Dame Lynne Janie Brindley (born 2 July 1950) is the former Master of Pembroke College, Oxford, a post she held until June 2020. Prior to this appointment she was a professional librarian, and served as the first female chief executive of the British Library, the United Kingdom's national library, from 2000 to 2012.

==Early life and education==
Brindley gained a first-class degree in music at the University of Reading around 1975 and then began her professional career as a library trainee at the Bodleian Library, University of Oxford. She studied librarianship at the School of Librarianship, University College London, where she was awarded the Sir John MacAlister Medal as top student on her course.

==Career==
Brindley first worked for the British Library in 1979, in the Bibliographic Services Division and by 1983 she led the chief executive's office. She moved on to be director of library services at the University of Aston, and spent some time as a consultant for KPMG. She was librarian of the British Library of Political and Economic Science at the London School of Economics (LSE), before moving to the University of Leeds as Librarian and Keeper of the Brotherton Collection, and later as Pro Vice-Chancellor.

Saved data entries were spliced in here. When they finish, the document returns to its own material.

This is an optimization exercise on Yosys and OpenROAD, whose aim is small area, not a production implementation. Only simulation tests tie the RTL to the original design; equivalence was not proved. Power is estimated from default activity; no workload was simulated.

## oak
Design scl_energy, start of the top module:
module scl_energy (
    input  wire        clk,
    input  wire        rst,               
    input  wire [31:0] cfg_up_thr,        
    input  wire [31:0] cfg_dn_thr,        
    input  wire [16:0] cfg_r_cable,       
    input  wire [8:0]  cfg_i_start,       
    input  wire        in_valid,
    output wire        in_ready,
    input  wire        in_tick,
    input  wire [31:0] in_v,
    input  wire [31:0] in_ih,
    input  wire [31:0] in_il,
    input  wire        in_ovr_v,
    input  wire        in_ovr_ih,
    input  wire        in_ovr_il,
    input  wire        in_lost_v,
    input  wire        in_lost_ih,
    input  wire        in_lost_il,
    output reg         out_valid,
    output wire [63:0] out_e_imp,
    output wire [63:0] out_e_exp,
    output wire [3:0]  out_flags,         
    output wire        out_dir,
    output wire        out_range_low,
    output wire        out_lock,
    output wire [15:0] out_range_sw
);
    localparam [1:0] M_IDLE = 2'd0, M_SMP = 2'd1, M_TK1 = 2'd2, M_TK2 = 2'd3;
    localparam [10:0] K_1599 = 11'd1599;
    localparam [11:0] K_1599X = {K_1599, 1'b0};    
    reg  [6:0]  ph;                  
    reg  [1:0]  md;                  
    wire        smp = (md == M_SMP);
    wire        tk1 = (md == M_TK1);
    wire        tk2 = (md == M_TK2);
    wire        last = (ph == 7'd99);
    reg  [99:0] ra;
    reg  [49:0] rb;
    reg  [24:0] rc;
    reg         z;                   
    reg         pz;                  
    reg         psub;                
    reg         pclr;                
    reg         range_low, lock, dir;
    reg         f_low, f_gap, f_ovr, creep;
    reg         [31:0] r1;           
    reg         [20:0] r2;           
    reg         ca, cc;              
    reg         kc, eq, swinc;       
    reg         sc;                  
    reg         nc;                  
  ...
clock: 20.0 ns
lec_check: 0
abc_area: 1
cap_margin: 0
core_margin: 2
core_utilization: 70
slew_margin: 0
standard.sh (not shown) runs the stock make flow with config.mk's settings and CLKGATE_MAP_FILE= SYNTH_SCRIPT=/design/flow/synth_recipe.tcl, a recipe that flattens the netlist after the stock synthesis.
==> flow/flow/run.sh <==
#!/bin/bash
# The standard ORFS layout (standard.sh), with these changes passed to make:
#  - abc maps for area only (strash; dch; map -a; topo): a copy of ORFS's
#    scripts folder with abc_area.script replaced (SCRIPTS_DIR);
#  - port buffers use the smallest buffer cell, sky130_fd_sc_hd__buf_1;
#  - clock tree synthesis uses clkbuf_4 in small clusters and no dummy loads.
# ORFS's whole output goes to standard.log here; its step logs stay in orfs/logs/.
set -euo pipefail
cp -r "$FLOW_HOME/scripts" scripts_area
cp flow/abc_area.script scripts_area/abc_area.script
export BUFFER_PORTS_ARGS="-buffer_cell sky130_fd_sc_hd__buf_1"
export CTS_ARGS="-sink_clustering_enable -repair_clock_nets -dont_use_dummy_load -buf_list sky130_fd_sc_hd__clkbuf_4 -sink_clustering_size 10 -sink_clustering_max_diameter 40"
sed "s|^make -C |make SCRIPTS_DIR=$PWD/scripts_area -C |" standard.sh > standard_area.sh
bash standard_area.sh > standard.log 2>&1
==> flow/flow/abc_area.script <==
&get -n
&st
&dch
&nf -a
&put
topo
#### Input delta (pine over oak)
Settings: changing CORE_UTILIZATION from 70 to 76.
==> flow/flow/abc_area.script <==
strash
dch
map -a
topo
--- outcome ---
oak was carried through to the last stage, and its layout satisfied the timing, DRC and antenna checks. pine was carried through to the last stage, and its layout satisfied the timing, DRC and antenna checks. Clock group share of total power, pine and oak: lower on pine. Synthesized cell count: pine higher than oak. On wire length of the first global-routing pass, the lower figure sits with oak, not pine. Delta (pine minus oak): maximum buffer depth of the clock tree ~0 delta, clock latency of the later-clocked register in the worst-skew pair +0.06 ns, share of the cycle needed by the critical path after routing ~0 delta, sum of routed wire segments on met1 ~0 delta, total power +about 4.7%. Clock slew at the register clock pins of the worst setup and hold paths: oak vs pine, no meaningful difference. On part of the total power dissipated in sequential elements, the lower figure sits with pine, not oak. Status: sequential power parity (pine, oak).
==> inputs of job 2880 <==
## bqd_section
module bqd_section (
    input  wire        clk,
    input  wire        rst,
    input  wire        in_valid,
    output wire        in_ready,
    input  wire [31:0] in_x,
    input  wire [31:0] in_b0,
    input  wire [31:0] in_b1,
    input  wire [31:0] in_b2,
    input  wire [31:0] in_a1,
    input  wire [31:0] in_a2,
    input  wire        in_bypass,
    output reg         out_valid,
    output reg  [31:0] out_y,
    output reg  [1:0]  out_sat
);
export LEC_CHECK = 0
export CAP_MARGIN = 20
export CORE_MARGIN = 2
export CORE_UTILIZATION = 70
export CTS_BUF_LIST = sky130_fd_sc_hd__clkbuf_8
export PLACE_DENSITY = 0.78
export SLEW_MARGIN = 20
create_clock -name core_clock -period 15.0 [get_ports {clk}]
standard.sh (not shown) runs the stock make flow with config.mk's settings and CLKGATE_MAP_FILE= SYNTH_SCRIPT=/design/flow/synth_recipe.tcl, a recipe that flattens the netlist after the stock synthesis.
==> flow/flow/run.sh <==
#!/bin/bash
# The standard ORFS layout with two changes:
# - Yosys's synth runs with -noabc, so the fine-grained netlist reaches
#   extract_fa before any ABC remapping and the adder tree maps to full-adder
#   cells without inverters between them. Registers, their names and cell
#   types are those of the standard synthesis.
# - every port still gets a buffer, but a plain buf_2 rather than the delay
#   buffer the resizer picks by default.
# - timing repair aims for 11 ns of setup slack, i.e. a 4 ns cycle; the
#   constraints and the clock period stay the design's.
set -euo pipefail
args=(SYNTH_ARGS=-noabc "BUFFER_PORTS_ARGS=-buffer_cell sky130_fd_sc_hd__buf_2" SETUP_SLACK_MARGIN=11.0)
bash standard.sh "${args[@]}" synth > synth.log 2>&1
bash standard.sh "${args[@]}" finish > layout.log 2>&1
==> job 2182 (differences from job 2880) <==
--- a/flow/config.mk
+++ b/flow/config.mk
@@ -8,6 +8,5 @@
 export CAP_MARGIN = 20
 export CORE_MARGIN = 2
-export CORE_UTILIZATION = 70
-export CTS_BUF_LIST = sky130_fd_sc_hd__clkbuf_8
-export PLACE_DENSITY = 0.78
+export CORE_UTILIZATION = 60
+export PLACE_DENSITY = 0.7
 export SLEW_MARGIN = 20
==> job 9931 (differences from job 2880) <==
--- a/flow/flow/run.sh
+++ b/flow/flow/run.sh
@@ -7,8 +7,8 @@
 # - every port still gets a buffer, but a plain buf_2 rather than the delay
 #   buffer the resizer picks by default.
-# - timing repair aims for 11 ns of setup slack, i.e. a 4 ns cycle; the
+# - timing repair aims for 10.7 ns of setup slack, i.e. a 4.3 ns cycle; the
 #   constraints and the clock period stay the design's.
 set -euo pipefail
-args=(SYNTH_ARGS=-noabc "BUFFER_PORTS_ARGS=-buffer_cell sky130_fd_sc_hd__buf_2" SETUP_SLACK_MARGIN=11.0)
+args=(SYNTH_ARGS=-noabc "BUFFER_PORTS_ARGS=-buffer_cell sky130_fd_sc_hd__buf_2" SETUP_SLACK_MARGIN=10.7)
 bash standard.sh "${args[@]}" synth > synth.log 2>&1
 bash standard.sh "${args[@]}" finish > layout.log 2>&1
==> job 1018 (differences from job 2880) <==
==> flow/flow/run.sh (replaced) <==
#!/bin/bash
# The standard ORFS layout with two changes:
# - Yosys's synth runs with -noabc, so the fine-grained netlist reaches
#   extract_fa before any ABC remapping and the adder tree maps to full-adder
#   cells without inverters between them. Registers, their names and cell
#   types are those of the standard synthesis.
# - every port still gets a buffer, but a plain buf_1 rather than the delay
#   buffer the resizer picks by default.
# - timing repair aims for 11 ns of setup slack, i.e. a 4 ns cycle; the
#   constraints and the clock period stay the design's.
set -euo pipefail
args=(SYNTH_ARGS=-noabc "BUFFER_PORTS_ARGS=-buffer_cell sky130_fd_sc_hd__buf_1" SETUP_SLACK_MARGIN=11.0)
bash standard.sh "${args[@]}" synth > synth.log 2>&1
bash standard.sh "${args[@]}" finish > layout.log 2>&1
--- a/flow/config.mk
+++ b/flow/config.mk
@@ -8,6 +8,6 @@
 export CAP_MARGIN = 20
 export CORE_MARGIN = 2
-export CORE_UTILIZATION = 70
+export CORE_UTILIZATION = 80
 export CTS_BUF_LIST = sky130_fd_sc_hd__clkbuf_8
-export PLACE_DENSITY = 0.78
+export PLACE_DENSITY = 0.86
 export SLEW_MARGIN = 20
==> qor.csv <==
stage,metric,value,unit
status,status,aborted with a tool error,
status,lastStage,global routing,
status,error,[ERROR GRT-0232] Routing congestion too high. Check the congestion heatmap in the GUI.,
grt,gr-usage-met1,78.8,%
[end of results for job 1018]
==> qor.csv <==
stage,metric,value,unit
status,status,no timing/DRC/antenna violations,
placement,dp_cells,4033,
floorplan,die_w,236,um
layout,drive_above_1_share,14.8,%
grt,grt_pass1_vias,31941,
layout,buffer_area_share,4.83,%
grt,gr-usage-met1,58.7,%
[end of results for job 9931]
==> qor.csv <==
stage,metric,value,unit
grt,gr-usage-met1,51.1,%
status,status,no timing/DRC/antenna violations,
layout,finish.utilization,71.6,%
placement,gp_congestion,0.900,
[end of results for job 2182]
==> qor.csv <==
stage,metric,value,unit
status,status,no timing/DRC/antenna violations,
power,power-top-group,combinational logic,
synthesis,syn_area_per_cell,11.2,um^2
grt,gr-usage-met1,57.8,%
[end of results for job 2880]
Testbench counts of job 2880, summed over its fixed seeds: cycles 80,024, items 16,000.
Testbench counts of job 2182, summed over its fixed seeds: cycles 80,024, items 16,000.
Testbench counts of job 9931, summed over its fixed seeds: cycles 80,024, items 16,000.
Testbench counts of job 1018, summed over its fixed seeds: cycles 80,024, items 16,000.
This design comes from an exercise in tuning for small area and a short achievable clock period on the open sky130 flow, not from production work.
RTL that was checked went through simulation tests only; none was proved equivalent to the original.
The flow treats the clock pin as an ideal source, which a real chip does not have.

Design ring_rx_check, start of the top module:
module ring_rx_check (
    input  wire        clk,
    input  wire        rst,           
    input  wire        col_valid,     
    input  wire [39:0] col_code,      
    input  wire        los,           
    output reg         v_valid,       
    output reg  [3:0]  v_reason,      
    output reg  [9:0]  v_len,         
    output wire [95:0] v_hdr,         
    output reg  [15:0] cnt_good,
    output reg  [15:0] cnt_hcrc,
    output reg  [15:0] cnt_bad,
    output wire [63:0] cnt_cv         
);
    localparam [3:0] R_GOOD      = 4'd0;
    localparam [3:0] R_HCRC      = 4'd1;
    localparam [3:0] R_LL_BAD    = 4'd2;
    localparam [3:0] R_SHORT     = 4'd3;
    localparam [3:0] R_LONG      = 4'd4;
    localparam [3:0] R_UNALIGNED = 4'd5;
    localparam [3:0] R_TRAILER   = 4'd6;
    localparam [3:0] R_ENDBAD    = 4'd7;
    localparam [3:0] R_CONTROL   = 4'd8;
    localparam [3:0] R_LANEFAULT = 4'd9;
    localparam [7:0] K27_7 = 8'hFB;
    localparam [7:0] K29_7 = 8'hFD;
    localparam [7:0] K30_7 = 8'hFE;
    localparam [31:0] CRC32_RESIDUE = 32'hDEBB20E3;
    integer i, b;
    reg  [39:0] c1;
    reg         v1, f1, r1;
    always @(posedge clk) begin
  ...
==> flow/config.mk <==
export PLATFORM = sky130hd
export DESIGN_NAME = ring_rx_check
export DESIGN_NICKNAME = ring_rx_check
export VERILOG_FILES = /design/flow/design.v
export SDC_FILE = /design/flow/constraint.sdc
export NUM_CORES = 4
export LEC_CHECK = 0
export CAP_MARGIN = 20
export CORE_MARGIN = 2
export CORE_UTILIZATION = 60
export SLEW_MARGIN = 20
export SYNTH_MEMORY_MAX_BITS = 16384
==> flow/constraint.sdc <==
create_clock -name core_clock -period 11.0 [get_ports {clk}]
set_input_delay 2.2000 -clock core_clock [delete_from_list [all_inputs] [get_ports {clk}]]
set_output_delay 2.2000 -clock core_clock [all_outputs]
set_load 0.01 [all_outputs]
standard.sh (not shown) runs the stock make flow with config.mk's settings and CLKGATE_MAP_FILE= SYNTH_SCRIPT=/design/flow/synth_recipe.tcl, a recipe that flattens the netlist after the stock synthesis.
==> flow/flow/run.sh <==
#!/bin/bash
# The standard layout (standard.sh: the standard synthesis and ORFS steps,
# unchanged), with two settings changed for the make run:
#  - CTS_ARGS: ORFS's own clock_tree_synthesis arguments without the dummy
#    loads CTS adds to balance the tree.
# Every ORFS step writes its own log under orfs/logs; make's output goes to
# make.log here.
set -euo pipefail
bash standard.sh SETUP_SLACK_MARGIN=7.58 \
    "CTS_ARGS=-sink_clustering_enable -repair_clock_nets -dont_use_dummy_load" \
    "BUFFER_PORTS_ARGS=-buffer_cell sky130_fd_sc_hd__buf_1" \
    finish > make.log 2>&1
The baseline completed without violations.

She became the first female chief executive of the British Library, the United Kingdom's national library, in July 2000 and was founding chair of the Digital Preservation Coalition. She was also a member of the Ofcom board.

On 17 November 2011, Brindley announced that she would be stepping down from her post as Chief Executive at the British Library at the end of July 2012. Brindley became the Master of Pembroke College, Oxford, from 1 August 2013 until June 2020.

In 2021–2022, Brindley served as Prime Warden of the Worshipful Company of Goldsmiths.

===Context of change===
A switch from print to digital publishing by the year 2020 was anticipated, which implied that readers would have diminishing physical contact with books. In this context of change, Brindley was committed to ensuring that the Library did not become little more than "a book museum".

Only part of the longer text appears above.